A recent claim that one major Australian real estate network will fail within the next two years has gained support from the head of a major Victoria-based franchise group.

Nigel O’Neil, CEO at hockingstuart Group, told Real Estate Business that he agreed with Professionals Real Estate Group chief executive Glyn Morgan that one major real estate franchise group will collapse within the next two years.

“With the current weakness in the property market I believe we're going to experience a period of major rationalisation,” Mr Morgan said last week.

“I agree with Glyn that there is likely to be rationalisation in the Australian real estate landscape during 2012 and beyond, with those franchisors that provide little more than a brand likely to come under pressure as 'full service' franchise groups grow in stature,” Mr O’Neil said.

“I think those businesses that have large amounts of debt will be rationalised first, along with those brands that are unknown by the consumer, your ‘no name’ or localised brands, if you like.”

Mr O'Neil, whose franchise group has more than 40 offices, said agency principals must take a close look at their cash flow if they’re to survive.

“The key is understanding cash flow…clearly understanding the ebbs and flows of real estate,” he said.

“If they’re holding a lot of unpaid vendor paid for advertising (VPA), and [factoring in that] days on markets have doubled over the past 12 months, they’re carrying the value of that stock, it will be quite stressful in their businesses, as an example.”

He added that any new entrant to the market would struggle to survive. This followed Mr Morgan’s claim that established franchises would come under pressure from new firms or international companies moving into the Australian market. This included Keller Williams (KW), the second largest real estate group in the US, which boasts around 80,000 agents and 690 offices.
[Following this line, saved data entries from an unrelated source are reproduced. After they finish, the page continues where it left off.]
## config.mk

```make
export PLATFORM = sky130hd
export DESIGN_NAME = stereo_biquad_cascade_equalizer
export DESIGN_NICKNAME = d
export VERILOG_FILES = /design/src/hdl/sbce_pkg.sv /design/src/hdl/sbce_mac.sv /design/src/hdl/stereo_biquad_cascade_equalizer.sv
export SDC_FILE = /design/constraint.sdc
export NUM_CORES = 2
export LEC_CHECK = 0
export ABC_AREA = 1
export BUFFER_PORTS_ARGS = -buffer_cell sky130_fd_sc_hd__clkbuf_2
export CELL_PAD_IN_SITES_DETAIL_PLACEMENT = 1
export CELL_PAD_IN_SITES_GLOBAL_PLACEMENT = 1
export CORE_MARGIN = 8
export CORE_UTILIZATION = 46
export CTS_CLUSTER_SIZE = 14
export DETAILED_ROUTE_END_ITERATION = 7
export GPL_TIMING_DRIVEN = 0
export PLACE_DENSITY = 0.72
export SYNTH_ARGS = -nofsm -noshare
export SYNTH_HDL_FRONTEND = slang
export SYNTH_HIERARCHICAL = 1
export SYNTH_SLANG_ARGS = --single-unit
export TNS_END_PERCENT = 1
```

## constraint.sdc

```tcl
create_clock -name clk -period 4.7 [get_ports clk]
set_input_delay 0 -clock clk [delete_from_list [all_inputs] [get_ports clk]]
set_output_delay 0 -clock clk [all_outputs]
set_load 0.02 [all_outputs]
```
“History shows that it has been difficult for U.S based franchise groups to successfully enter the Australian real estate market due to the difference in how the markets operate, with arguably the Australian market more developed than the US market in terms of what agents offer clients and what franchisors offer franchisees,” Mr O’Neil said.

“What is likely to happen is that the growth will come from quality localised Australian franchise groups that are listening to their franchisees and changing to meet the evolving needs of the consumers.

“These businesses will continue to attract quality professionals that can keep pace with the changing landscape and observe the industry as the inevitable consolidation occurs.”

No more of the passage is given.